腹腔镜手术治疗早期子宫恶性肿瘤的临床研究

  • 摘要: 目的 探讨经腹腔镜手术途径治疗早期子宫恶性肿瘤的安全性、有效性、优越性。方法127例需行根治性子宫切除或改良根治性子宫切除加盆腔淋巴结清除术的早期子宫恶性肿瘤患者,根据术式不同,分为腹腔镜组(49例)和开腹组(78例),对两组术中情况(包括手术时间、术中出血量、输血量及输血率,宫旁组织及阴道切除范围、盆腔淋巴结清除数目)及术后情况(盆腔引流量、肛门排气时间、体温恢复正常时间、静脉使用抗生素时间、尿管停留时间、住院时间、术后3-7d白细胞计数)进行比较。结果 腹腔镜组的手术时间长于开腹组(275.5±47.4) min 对比(247.9±41.7) min,但术中出血量(230.2±166.9) ml 对比(448.1±268.2) ml、输血量(475.0±221.7) ml 对比 (714.3±290.5) ml、术后盆腔引流量(169.2±168.1) ml 对比 (522.3±626.7) ml、术后肛门排气时间(2.3±0.7) d 对比 (2.7±0.8) d均明显少于开腹组,差异有统计学意义(P<0.05)。结论 腹腔镜行根治性子宫切除或改良根治性子宫切除加盆腔淋巴清除术治疗早期子宫恶性肿瘤是安全可行的,与开腹手术相比较,具有术中出血少,术后恢复快等优点。

     

    Abstract: Objective Discuss the security ,efficacy and advantage of laparoscopy in radical hysterectomy and pelvic lymphadeneetomy in patients with malignant uterine tumors in early stage.

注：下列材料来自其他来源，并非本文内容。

File: config.mk
export PLATFORM = sky130hd
export DESIGN_NAME = multi_byte_rx
export DESIGN_NICKNAME = d
export VERILOG_FILES = /design/src/rtl/multi_byte_rx.sv
export SDC_FILE = /design/constraint.sdc
export NUM_CORES = 1
export LEC_CHECK = 0
export ABC_AREA = 1
export BUFFER_PORTS_ARGS = -buffer_cell sky130_fd_sc_hd__buf_2
export CAP_MARGIN = 10
export CORE_UTILIZATION = 45
export DETAILED_ROUTE_END_ITERATION = 16
export SETUP_SLACK_MARGIN = 0.05
export SYNTH_ARGS = -nofsm -noshare
export SYNTH_HDL_FRONTEND = slang
export SYNTH_SLANG_ARGS = --single-unit
File: constraint.sdc
create_clock -name clk -period 4.2 [get_ports clk]
set_input_delay 0.42 -clock clk [delete_from_list [all_inputs] [get_ports clk]]
set_output_delay 0.42 -clock clk [all_outputs]
set_load 0.05 [all_outputs]
File: src/rtl/multi_byte_rx.sv
// Assembles consecutive UART bytes into one DATA_WIDTH-bit word and pulses on completion.
// A gap longer than TIMEOUT_CYCLES inside a frame discards the partial word.
module multi_byte_rx #(
  parameter int DATA_WIDTH     = 32,
  parameter int MSB_1st        = 1,
  parameter int TIMEOUT_CYCLES = 100000
) (
  input  logic                  clk,
  input  logic                  rstn,
  input  logic                  rx_done,
  input  logic [7:0]            rx_data,
  output logic [DATA_WIDTH-1:0] multi_byte_data_out,
  output logic                  multi_byte_rx_done,
  output logic                  rx_timeout_err,
  output logic                  busy
);

  localparam int NBYTES = DATA_WIDTH / 8;
  localparam int CNT_W  = $clog2(NBYTES) + 1;
  localparam int TMO_W  = $clog2(TIMEOUT_CYCLES);
  localparam logic [CNT_W-1:0] LAST_BYTE = CNT_W'(NBYTES - 1);
  localparam logic [TMO_W-1:0] TMO_LAST  = TMO_W'(TIMEOUT_CYCLES - 1);

  typedef enum logic {IDLE, COLLECT} state_t;

  state_t                state;
  logic [DATA_WIDTH-1:0] shift_reg;
  logic [CNT_W-1:0]      byte_cnt;
  logic [TMO_W-1:0]      tmo_cnt;
  logic [DATA_WIDTH-1:0] shifted;

  // Word as it would look once the current rx_data is shifted in.
  always_comb begin
    shifted = (MSB_1st != 0) ? {shift_reg[DATA_WIDTH-9:0], rx_data}
                             : {rx_data, shift_reg[DATA_WIDTH-1:8]};
  end

  always_ff @(posedge clk or negedge rstn) begin
    if (!rstn) begin
      state               <= IDLE;
      shift_reg           <= '0;
      byte_cnt            <= '0;
      tmo_cnt             <= '0;
      multi_byte_data_out <= '0;
      multi_byte_rx_done  <= 1'b0;
      rx_timeout_err      <= 1'b0;
      busy                <= 1'b0;
    end else begin
      multi_byte_rx_done <= 1'b0;
      rx_timeout_err     <= 1'b0;
      case (state)
        IDLE: begin
          if (rx_done) begin
            shift_reg <= shifted;
            byte_cnt  <= CNT_W'(1);
            tmo_cnt   <= '0;
            busy      <= 1'b1;
            state     <= COLLECT;
          end
        end
        COLLECT: begin
          // An arriving byte always wins over timeout expiry in the same cycle.
          if (rx_done) begin
            tmo_cnt   <= '0;
            shift_reg <= shifted;
            if (byte_cnt == LAST_BYTE) begin
              multi_byte_data_out <= shifted;
              multi_byte_rx_done  <= 1'b1;
              byte_cnt            <= '0;
              busy                <= 1'b0;
              state               <= IDLE;
            end else begin
              byte_cnt <= byte_cnt + CNT_W'(1);
            end
          end else if (tmo_cnt == TMO_LAST) begin
            rx_timeout_err <= 1'b1;
            shift_reg      <= '0;
            byte_cnt       <= '0;
            busy           <= 1'b0;
            state          <= IDLE;
          end else if (tmo_cnt != '1) begin
            tmo_cnt <= tmo_cnt + TMO_W'(1);
          end
        end
        default: state <= IDLE;
      endcase
    end
  end

endmodule
==> src/rtl/host_proto_pkg.sv <==
// host_proto_pkg: command bytes, reply length and sequencer states shared by both ends of the UART link
package host_proto_pkg;
    localparam logic [7:0] CMD_CFG   = 8'hA5;
    localparam logic [7:0] CMD_START = 8'h5A;
    localparam int         RPL_BYTES = 8;
    typedef enum logic [1:0] {IDLE, SEND, GAP, WAIT_RX} hs_state_t;
endpackage

==> src/rtl/byte_pacer.sv <==
// byte_pacer: loadable down-counter; expire marks the final cycle of a loaded interval
module byte_pacer #(
    parameter int W = 8
) (
    input  logic         clk,
    input  logic         rstn,
    input  logic         load,
    input  logic [W-1:0] value,
    output logic         expire
);
    logic [W-1:0] cnt;
    always_ff @(posedge clk) begin
        if (!rstn) cnt <= '0;
        else if (load) cnt <= value;
        else if (cnt != '0) cnt <= cnt - 1'b1;
    end
    // a loaded value v therefore spans exactly v cycles before the owner moves on
    assign expire = cnt <= W'(1);
endmodule
==> src/rtl/uart_rx_if.sv <==
// Byte-side bundle of the UART receiver: valid/ready holding register plus error pulses.
// master = receiver side, slave = downstream consumer.
interface uart_rx_if;
  logic [7:0] rx_data;
  logic       rx_valid;
  logic       rx_ready;
  logic       frame_err;
  logic       overrun;
  logic       parity_err;

  modport master (
    output rx_data, rx_valid, frame_err, overrun, parity_err,
    input  rx_ready
  );

  modport slave (
    input  rx_data, rx_valid, frame_err, overrun, parity_err,
    output rx_ready
  );
endinterface

==> src/rtl/uart_rx.sv <==
// uart_rx: oversampled UART receiver (8N1), mid-bit sampling, glitch/frame/overrun checks.
// Define UART_RX_PARITY_EN to add a parity bit (8E1/8O1 selected by PARITY_ODD).
module uart_rx #(
  parameter int CLK_FREQ   = 50000000,
  parameter int BAUD_RATE  = 9600,
  parameter int OVERSAMPLE = 16,
  parameter int PARITY_ODD = 0
) (
  input  logic      clk,
  input  logic      rst,
  input  logic      rx,
  uart_rx_if.master bus
);

  localparam int TICK_DIV = CLK_FREQ / (BAUD_RATE * OVERSAMPLE);
  localparam int TCNT_W   = (TICK_DIV > 1) ? $clog2(TICK_DIV) : 1;
  localparam int SCNT_W   = $clog2(OVERSAMPLE);

  localparam logic [TCNT_W-1:0] TICK_LAST = TCNT_W'(TICK_DIV - 1);
  localparam logic [SCNT_W-1:0] SAMP_MID  = SCNT_W'(OVERSAMPLE / 2 - 1);
  localparam logic [SCNT_W-1:0] SAMP_LAST = SCNT_W'(OVERSAMPLE - 1);

  if (TICK_DIV < 1 || OVERSAMPLE < 8 || (OVERSAMPLE % 2) != 0 ||
      PARITY_ODD < 0 || PARITY_ODD > 1) begin : g_param_check
    $error("uart_rx: illegal parameter combination");
  end

  typedef enum logic [2:0] {
    S_IDLE, S_START, S_DATA, S_PARITY, S_STOP, S_BREAK
  } state_t;

  state_t state, state_nxt;

  logic              rx_meta_p0, rx_s, rx_s_d;
  logic              fall, tick;
  logic [TCNT_W-1:0] tick_cnt;
  logic [SCNT_W-1:0] samp_cnt, samp_target;
  logic [2:0]        bit_cnt;
  logic [7:0]        shift_p0;
  logic              start_entry, sample, shift_en, stop_ok, stop_bad;
  logic              par_ok, commit, par_fail;

  // Stage 0/1: two-flop synchroniser, then edge-detect delay
  always_ff @(posedge clk or posedge rst) begin
    if (rst) begin
      rx_meta_p0 <= 1'b1;
      rx_s       <= 1'b1;
      rx_s_d     <= 1'b1;
    end else begin
      rx_meta_p0 <= rx;
      rx_s       <= rx_meta_p0;
      rx_s_d     <= rx_s;
    end
  end

  assign fall = rx_s_d & ~rx_s;
  assign tick = (tick_cnt == TICK_LAST);

  // Tick divider restarts on START entry so the first sample lands mid start-bit
  always_ff @(posedge clk or posedge rst) begin
    if (rst)                       tick_cnt <= '0;
    else if (start_entry || tick)  tick_cnt <= '0;
    else                           tick_cnt <= tick_cnt + 1'b1;
  end

  always_ff @(posedge clk or posedge rst) begin
    if (rst)                     samp_cnt <= '0;
    else if (start_entry)        samp_cnt <= '0;
    else if (tick && state != S_IDLE && state != S_BREAK)
      samp_cnt <= sample ? '0 : samp_cnt + 1'b1;
  end

  // FSM state register
  always_ff @(posedge clk or posedge rst) begin
    if (rst) state <= S_IDLE;
    else     state <= state_nxt;
  end

  // FSM next-state logic
  always_comb begin
    state_nxt = state;
    case (state)
      S_IDLE:   if (fall)   state_nxt = S_START;
      S_START:  if (sample) state_nxt = rx_s ? S_IDLE : S_DATA;
      S_DATA:
        if (sample && bit_cnt == 3'd7) begin
`ifdef UART_RX_PARITY_EN
          state_nxt = S_PARITY;
`else
          state_nxt = S_STOP;
`endif
        end
      S_PARITY: if (sample) state_nxt = S_STOP;
      S_STOP:   if (sample) state_nxt = rx_s ? S_IDLE : S_BREAK;
      S_BREAK:  if (rx_s)   state_nxt = S_IDLE;
      default:  state_nxt = S_IDLE;
    endcase
  end

  // FSM output decode
  always_comb begin
    start_entry = (state == S_IDLE) && fall;
    samp_target = (state == S_START) ? SAMP_MID : SAMP_LAST;
    sample      = tick && (samp_cnt == samp_target) &&
                  (state == S_START || state == S_DATA ||
                   state == S_PARITY || state == S_STOP);
    shift_en    = sample && (state == S_DATA);
    stop_ok     = sample && (state == S_STOP) && rx_s;
    stop_bad    = sample && (state == S_STOP) && !rx_s;
  end

  always_ff @(posedge clk or posedge rst) begin
    if (rst) begin
      bit_cnt  <= '0;
      shift_p0 <= '0;
    end else if (start_entry) begin
      bit_cnt  <= '0;
    end else if (shift_en) begin
      bit_cnt  <= bit_cnt + 1'b1;
      shift_p0 <= {rx_s, shift_p0[7:1]};
    end
  end

`ifdef UART_RX_PARITY_EN
  logic par_en, par_bit_p0;

  assign par_en = sample && (state == S_PARITY);

  always_ff @(posedge clk or posedge rst) begin
    if (rst)         par_bit_p0 <= 1'b0;
    else if (par_en) par_bit_p0 <= rx_s;
  end

  assign par_ok = (par_bit_p0 == ((^shift_p0) ^ 1'(PARITY_ODD)));
`else
  assign par_ok = 1'b1;
`endif

  assign commit   = stop_ok && par_ok;
  assign par_fail = stop_ok && !par_ok;

  // Stage 2: holding register and one-cycle error pulses
  always_ff @(posedge clk or posedge rst) begin
    if (rst) begin
      bus.rx_data    <= '0;
      bus.rx_valid   <= 1'b0;
      bus.frame_err  <= 1'b0;
      bus.overrun    <= 1'b0;
      bus.parity_err <= 1'b0;
    end else begin
      bus.frame_err  <= stop_bad;
      bus.parity_err <= par_fail;
      bus.overrun    <= commit && bus.rx_valid && !bus.rx_ready;
      if (commit && (!bus.rx_valid || bus.rx_ready)) begin
        bus.rx_data  <= shift_p0;
        bus.rx_valid <= 1'b1;
      end else if (bus.rx_valid && bus.rx_ready) begin
        bus.rx_valid <= 1'b0;
      end
    end
  end

endmodule
<file path="src/rtl/ps2_pkg.sv">
// ps2_pkg: shared state encoding, special byte values and event-entry layout
package ps2_pkg;

   typedef enum logic [2:0] {
      IDLE,
      EXT,
      BRK,
      EXTBRK,
      SKIP
   } state_t;

   localparam logic [7:0] B_E0 = 8'hE0;
   localparam logic [7:0] B_F0 = 8'hF0;
   localparam logic [7:0] B_E1 = 8'hE1;
   localparam logic [7:0] B_AA = 8'hAA;
   localparam logic [7:0] B_FA = 8'hFA;
   localparam logic [7:0] B_FE = 8'hFE;
   localparam logic [7:0] B_00 = 8'h00;
   localparam logic [7:0] B_FF = 8'hFF;

   localparam logic [7:0] K_LSHIFT = 8'h12;
   localparam logic [7:0] K_RSHIFT = 8'h59;
   localparam logic [7:0] K_CTRL   = 8'h14;
   localparam logic [7:0] K_CAPS   = 8'h58;

   // Pause is E1 followed by seven more bytes that carry no key events
   localparam logic [2:0] SKIP_LEN = 3'd7;

   localparam int F_CODE  = 0;
   localparam int F_BRK   = 8;
   localparam int F_EXT   = 9;
   localparam int F_ASCII = 10;
   localparam int ENT_W   = 18;

   function automatic logic is_err(input logic [7:0] b);
      return b == B_00 || b == B_FF;
   endfunction

   // Bytes that are keyboard status/acks rather than key codes
   function automatic logic is_drop(input logic [7:0] b);
      return is_err(b) || b == B_AA || b == B_FA || b == B_FE;
   endfunction

   function automatic logic is_prefix(input logic [7:0] b);
      return b == B_E0 || b == B_F0 || b == B_E1;
   endfunction

endpackage

</file>
<file path="src/rtl/ps2_set2_to_ascii.sv">
// ps2_set2_to_ascii: combinational Set-2 scancode to ASCII lookup
module ps2_set2_to_ascii (
   input  logic [7:0] code,
   input  logic       ext,
   input  logic       shift,
   input  logic       caps,
   output logic [7:0] ascii
);

   logic       letter;
   logic       up;
   logic [7:0] lo;
   logic [7:0] hi;

   always_comb begin
      letter = 1'b0;
      lo     = 8'h00;
      hi     = 8'h00;
      case (code)
         8'h1C: {letter, lo, hi} = {1'b1, "a", "A"};
         8'h32: {letter, lo, hi} = {1'b1, "b", "B"};
         8'h21: {letter, lo, hi} = {1'b1, "c", "C"};
         8'h23: {letter, lo, hi} = {1'b1, "d", "D"};
         8'h24: {letter, lo, hi} = {1'b1, "e", "E"};
         8'h2B: {letter, lo, hi} = {1'b1, "f", "F"};
         8'h34: {letter, lo, hi} = {1'b1, "g", "G"};
         8'h33: {letter, lo, hi} = {1'b1, "h", "H"};
         8'h43: {letter, lo, hi} = {1'b1, "i", "I"};
         8'h3B: {letter, lo, hi} = {1'b1, "j", "J"};
         8'h42: {letter, lo, hi} = {1'b1, "k", "K"};
         8'h4B: {letter, lo, hi} = {1'b1, "l", "L"};
         8'h3A: {letter, lo, hi} = {1'b1, "m", "M"};
         8'h31: {letter, lo, hi} = {1'b1, "n", "N"};
         8'h44: {letter, lo, hi} = {1'b1, "o", "O"};
         8'h4D: {letter, lo, hi} = {1'b1, "p", "P"};
         8'h15: {letter, lo, hi} = {1'b1, "q", "Q"};
         8'h2D: {letter, lo, hi} = {1'b1, "r", "R"};
         8'h1B: {letter, lo, hi} = {1'b1, "s", "S"};
         8'h2C: {letter, lo, hi} = {1'b1, "t", "T"};
         8'h3C: {letter, lo, hi} = {1'b1, "u", "U"};
         8'h2A: {letter, lo, hi} = {1'b1, "v", "V"};
         8'h1D: {letter, lo, hi} = {1'b1, "w", "W"};
         8'h22: {letter, lo, hi} = {1'b1, "x", "X"};
         8'h35: {letter, lo, hi} = {1'b1, "y", "Y"};
         8'h1A: {letter, lo, hi} = {1'b1, "z", "Z"};
         8'h16: {letter, lo, hi} = {1'b0, "1", "!"};
         8'h1E: {letter, lo, hi} = {1'b0, "2", "@"};
         8'h26: {letter, lo, hi} = {1'b0, "3", "#"};
         8'h25: {letter, lo, hi} = {1'b0, "4", "$"};
         8'h2E: {letter, lo, hi} = {1'b0, "5", "%"};
         8'h36: {letter, lo, hi} = {1'b0, "6", "^"};
         8'h3D: {letter, lo, hi} = {1'b0, "7", "&"};
         8'h3E: {letter, lo, hi} = {1'b0, "8", "*"};
         8'h46: {letter, lo, hi} = {1'b0, "9", "("};
         8'h45: {letter, lo, hi} = {1'b0, "0", ")"};
         8'h0E: {letter, lo, hi} = {1'b0, 8'h60, "~"};
         8'h4E: {letter, lo, hi} = {1'b0, "-", "_"};
         8'h55: {letter, lo, hi} = {1'b0, "=", "+"};
         8'h54: {letter, lo, hi} = {1'b0, "[", "{"};
         8'h5B: {letter, lo, hi} = {1'b0, "]", "}"};
         8'h5D: {letter, lo, hi} = {1'b0, 8'h5C, "|"};
         8'h4C: {letter, lo, hi} = {1'b0, ";", ":"};
         8'h52: {letter, lo, hi} = {1'b0, "'", 8'h22};
         8'h41: {letter, lo, hi} = {1'b0, ",", "<"};
         8'h49: {letter, lo, hi} = {1'b0, ".", ">"};
         8'h4A: {letter, lo, hi} = {1'b0, "/", "?"};
         8'h29: {letter, lo, hi} = {1'b0, 8'h20, 8'h20};
         8'h5A: {letter, lo, hi} = {1'b0, 8'h0D, 8'h0D};
         8'h66: {letter, lo, hi} = {1'b0, 8'h08, 8'h08};
         default: {letter, lo, hi} = {1'b0, 8'h00, 8'h00};
      endcase
   end

   always_comb begin
      up    = letter ? shift ^ caps : shift;
      ascii = ext ? (code == 8'h5A ? 8'h0D : code == 8'h4A ? 8'h2F : 8'h00)
                  : (up ? hi : lo);
   end

endmodule

</file>
<file path="src/rtl/ps2_scancode_decoder.sv">
// ps2_scancode_decoder: Set-2 prefix stripping, modifier tracking and event FIFO
module ps2_scancode_decoder
   import ps2_pkg::*;
#(
   parameter int FIFO_DEPTH = 8,
   parameter int AW         = $clog2(FIFO_DEPTH)
) (
   input  logic       clk_50,
   input  logic       areset,
   input  logic       rx_valid,
   input  logic [7:0] rx_data,
   output logic       out_valid,
   input  logic       out_ready,
   output logic [7:0] out_code,
   output logic       out_ext,
   output logic       out_break,
   output logic [7:0] out_ascii,
   output logic       shift_st,
   output logic       ctrl_st,
   output logic       caps_st,
   output logic       ovf
);

   localparam logic [AW:0] FULL = (AW+1)'(FIFO_DEPTH);

   logic             rx_valid_q;
   logic             accept;
   state_t           state;
   state_t           state_nx;
   logic [2:0]       skip_cnt;
   logic [2:0]       skip_nx;
   logic             emit;
   logic             emit_ext;
   logic             emit_brk;
   logic             caps_held;
   logic [7:0]       ascii_lu;
   logic [ENT_W-1:0] ent;
   logic [ENT_W-1:0] rd_data;
   logic [ENT_W-1:0] mem [FIFO_DEPTH];
   logic [AW-1:0]    wr_ptr;
   logic [AW-1:0]    rd_ptr;
   logic [AW:0]      count;
   logic             full;
   logic             pop;
   logic             push;

   assign accept = rx_valid && !rx_valid_q;

   // Edge detector on the level-style receiver valid
   always_ff @(posedge clk_50 or posedge areset)
      if (areset) rx_valid_q <= 1'b0;
      else rx_valid_q <= rx_valid;

   // Prefix FSM state and Pause skip counter
   always_ff @(posedge clk_50 or posedge areset)
      if (areset) begin
         state    <= IDLE;
         skip_cnt <= 3'd0;
      end else begin
         state    <= state_nx;
         skip_cnt <= skip_nx;
      end

   // Next state on each accepted byte
   always_comb begin
      state_nx = state;
      skip_nx  = skip_cnt;
      if (accept)
         case (state)
            IDLE: begin
               state_nx = rx_data == B_E0 ? EXT : rx_data == B_F0 ? BRK : rx_data == B_E1 ? SKIP : IDLE;
               skip_nx  = rx_data == B_E1 ? SKIP_LEN : skip_cnt;
            end
            EXT: state_nx = is_err(rx_data) ? IDLE : rx_data == B_F0 ? EXTBRK : rx_data == B_E0 ? EXT : IDLE;
            SKIP: begin
               state_nx = (is_err(rx_data) || skip_cnt == 3'd1) ? IDLE : SKIP;
               skip_nx  = skip_cnt - 3'd1;
            end
            default: state_nx = IDLE;
         endcase
   end

   // Event emission and its flags, decided from the current prefix state
   always_comb begin
      emit_ext = state == EXT || state == EXTBRK;
      emit_brk = state == BRK || state == EXTBRK;
      emit     = accept && (state == IDLE ? !is_drop(rx_data) && !is_prefix(rx_data)
                          : state == EXT  ? !is_err(rx_data) && rx_data != B_F0 && rx_data != B_E0
                          : state == SKIP ? 1'b0
                          : !is_err(rx_data));
   end

   ps2_set2_to_ascii u_ascii (
      .code  (rx_data),
      .ext   (emit_ext),
      .shift (shift_st),
      .caps  (caps_st),
      .ascii (ascii_lu)
   );

   // Modifier tracking; caps_held blocks typematic repeats from re-toggling
   always_ff @(posedge clk_50 or posedge areset)
      if (areset) begin
         shift_st  <= 1'b0;
         ctrl_st   <= 1'b0;
         caps_st   <= 1'b0;
         caps_held <= 1'b0;
      end else if (emit) begin
         if (!emit_ext && (rx_data == K_LSHIFT || rx_data == K_RSHIFT)) shift_st <= !emit_brk;
         if (rx_data == K_CTRL) ctrl_st <= !emit_brk;
         if (!emit_ext && rx_data == K_CAPS) begin
            caps_held <= !emit_brk;
            if (!emit_brk && !caps_held) caps_st <= !caps_st;
         end
      end

   assign ent  = {emit_brk ? 8'h00 : ascii_lu, emit_ext, emit_brk, rx_data};
   assign full = count == FULL;
   assign pop  = out_valid && out_ready;
   assign push = emit && (!full || pop);

   // Event storage; written only, so no reset needed
   always_ff @(posedge clk_50)
      if (push) mem[wr_ptr] <= ent;

   // FIFO pointers, occupancy and overflow pulse
   always_ff @(posedge clk_50 or posedge areset)
      if (areset) begin
         wr_ptr <= '0;
         rd_ptr <= '0;
         count  <= '0;
         ovf    <= 1'b0;
      end else begin
         if (push) wr_ptr <= wr_ptr + 1'b1;
         if (pop) rd_ptr <= rd_ptr + 1'b1;
         count <= count + {{AW{1'b0}}, push} - {{AW{1'b0}}, pop};
         ovf   <= emit && full && !pop;
      end

   assign out_valid = count != '0;
   assign rd_data   = out_valid ? mem[rd_ptr] : '0;
   assign out_code  = rd_data[F_CODE +: 8];
   assign out_break = rd_data[F_BRK];
   assign out_ext   = rd_data[F_EXT];
   assign out_ascii = rd_data[F_ASCII +: 8];

endmodule
</file>
<file path="config.mk">
export PLATFORM = sky130hd
export DESIGN_NAME = ps2_scancode_decoder
export DESIGN_NICKNAME = d
export VERILOG_FILES = /design/src/rtl/ps2_pkg.sv /design/src/rtl/ps2_set2_to_ascii.sv /design/src/rtl/ps2_scancode_decoder.sv
export SDC_FILE = /design/constraint.sdc
export NUM_CORES = 1
export LEC_CHECK = 0
export CAP_MARGIN = 10
export CORE_MARGIN = 2
export CORE_UTILIZATION = 30
export CTS_BUF_LIST = sky130_fd_sc_hd__clkbuf_4
export CTS_CLUSTER_DIAMETER = 200
export DETAILED_ROUTE_END_ITERATION = 8
export GPL_TIMING_DRIVEN = 1
export PLACE_DENSITY = 0.47
export SLEW_MARGIN = 20
export SYNTH_ARGS = -nofsm -noshare
export SYNTH_HDL_FRONTEND = slang
export SYNTH_SLANG_ARGS = --single-unit
</file>
<file path="constraint.sdc">
create_clock -name clk_50 -period 3.5 [get_ports clk_50]
set_input_delay 0.35 -clock clk_50 [delete_from_list [all_inputs] [get_ports clk_50]]
set_output_delay 0.35 -clock clk_50 [all_outputs]
set_load 0.05 [all_outputs]
</file>
==> results of run 1 <==
-- report_power, final --
part	total (W)	switching, W	internal, W
clock network	0.00103	0.000710	0.000317
logic	0.00282	0.00167	0.00115
registers	0.00238	0.000117	0.00226
-- cell families after synthesis --
kind of cell	after synthesis
AOI/OAI and AO/OA	140
xor gates and xnor gates	8
adders and majority gates	18
buffers and inverters	66
DFF	158
muxes	62
other	1
and+or+nand+nor	173
-- state kept, by name, indices dropped and copies added (netlist names), 3 cells and up --
name and count:
state 3, count 4, skip_cnt 3, mem 136, rd_ptr 3, wr_ptr 3
-- critical path, stage by stage (launching register included) --
cell	delay, ns
dfrtp_2	0.45
buf_12	0.28
mux4_2	0.55
mux2i_1	0.27
nor2_1	0.08
clkdlybuf4s50_1	0.71
-- stage by stage --
step            util  worst slack (ns)  power [W]  TNS, ns  cells
5_1_grt        0.364            0.0201    0.00660        0   1076
3_5_place_dp   0.354           -0.0642    0.00529   -0.975   1043
4_1_cts        0.364            0.0853    0.00633        0   1075
6_report       0.364             0.234    0.00622        0   1076
3_3_place_gp   0.354            0.0328    0.00525        0   1043
2_1_floorplan      -            -0.539    0.00432   -41.03    626
-- synthesized netlist by cell type (all sizes together) (3+ instances only) --
library cell	count	share of area
o211ai	5	0.0046
nor4b	4	0.0043
mux4	35	0.097
xnor2	6	0.0064
a211o	5	0.0054
a221oi	3	0.0032
a221o	3	0.0037
edfxtp	136	0.50
dfrtp	22	0.067
a21oi	31	0.019
nor4	5	0.0038
o21ai	30	0.018
a211oi	10	0.0092
ha	17	0.026
nor2b	12	0.0092
or2	3	0.0023
and2	6	0.0049
a31o	3	0.0032
mux2	7	0.0097
inv	19	0.0087
nor2	40	0.018
o31ai	6	0.0055
nand2b	17	0.014
nand4	9	0.0069
or3	5	0.0038
buf	21	0.013
o21a	3	0.0028
a31oi	8	0.0061
mux2i	20	0.025
and3	6	0.0046
a2111oi	3	0.0032
clkbuf	25	0.011
a311oi	7	0.0083
nand2	26	0.012
nor3	10	0.0061
nand3	22	0.013
-- final cells by class --
type | instances | area (µm²) | share of cell area
tap | 341 | 427 | 0.0436
clock buffer | 17 | 128 | 0.0130
clock inverter | 15 | 140 | 0.0143
multi-input combinational | 402 | 3300 | 0.337
antenna | 1 | 2.50 | 0.000256
timing repair buffer | 122 | 1080 | 0.111
inverter | 20 | 75.1 | 0.00767
sequential | 158 | 4640 | 0.473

Methods The retrospecitive study is involving 127 patients with malignant uterine tumors operated by radical hysterectomy and pelvic lymphadeneetomy from January 1,2007 to November 30,2008 in the department of gynecology, the first affiliated hospital of Sun Yat-sen university, including 92 cervical cancers and 35 endometrial cancers. According to the surgical manner, the patients are divided to two groups: ①49 patients were treated by laparoscopy (laparoscopy group); ②78 patients were treated by laparotomy(laparotomy group). Multiple clinical parameters, including operative duration, blood loss, blood transfusion volume and ratio, the number of removed lymph nodes, pelvic drainage,gastrointestinal function recovery, return to normal temperature, period of using antibiotics, catheter removal time, hospitalization expenditure, WBC count, post-operative complications and recrudescence in the near future were observed and analyzed statistically. Results Compared with the patients in laparotomy group,the patients in laparoscopy group had a longer operative duration(275.5±47.4)min vs (247.9±41.7)min, less blood loss(230.2±166.9)ml vs (448.1±268.2)ml, less blood transfusion(475.0±221.7)ml vs (714.3±290.5)ml,less pelvic drainage(169.2±168.1)ml vs (522.3±626.7)ml, shorter internal of postoperative gastrointestinal function recovery (2.3±0.7)d vs (2.7±0.8)d. Conclusion Laparoscopy in radical hysterectomy and pelvic lymphadeneetomy is safe for patients with malignant uterine tumors in early stage. Compared with laparoectomy, laparoscopy has the the advantages of minimal invasion and fast recovery.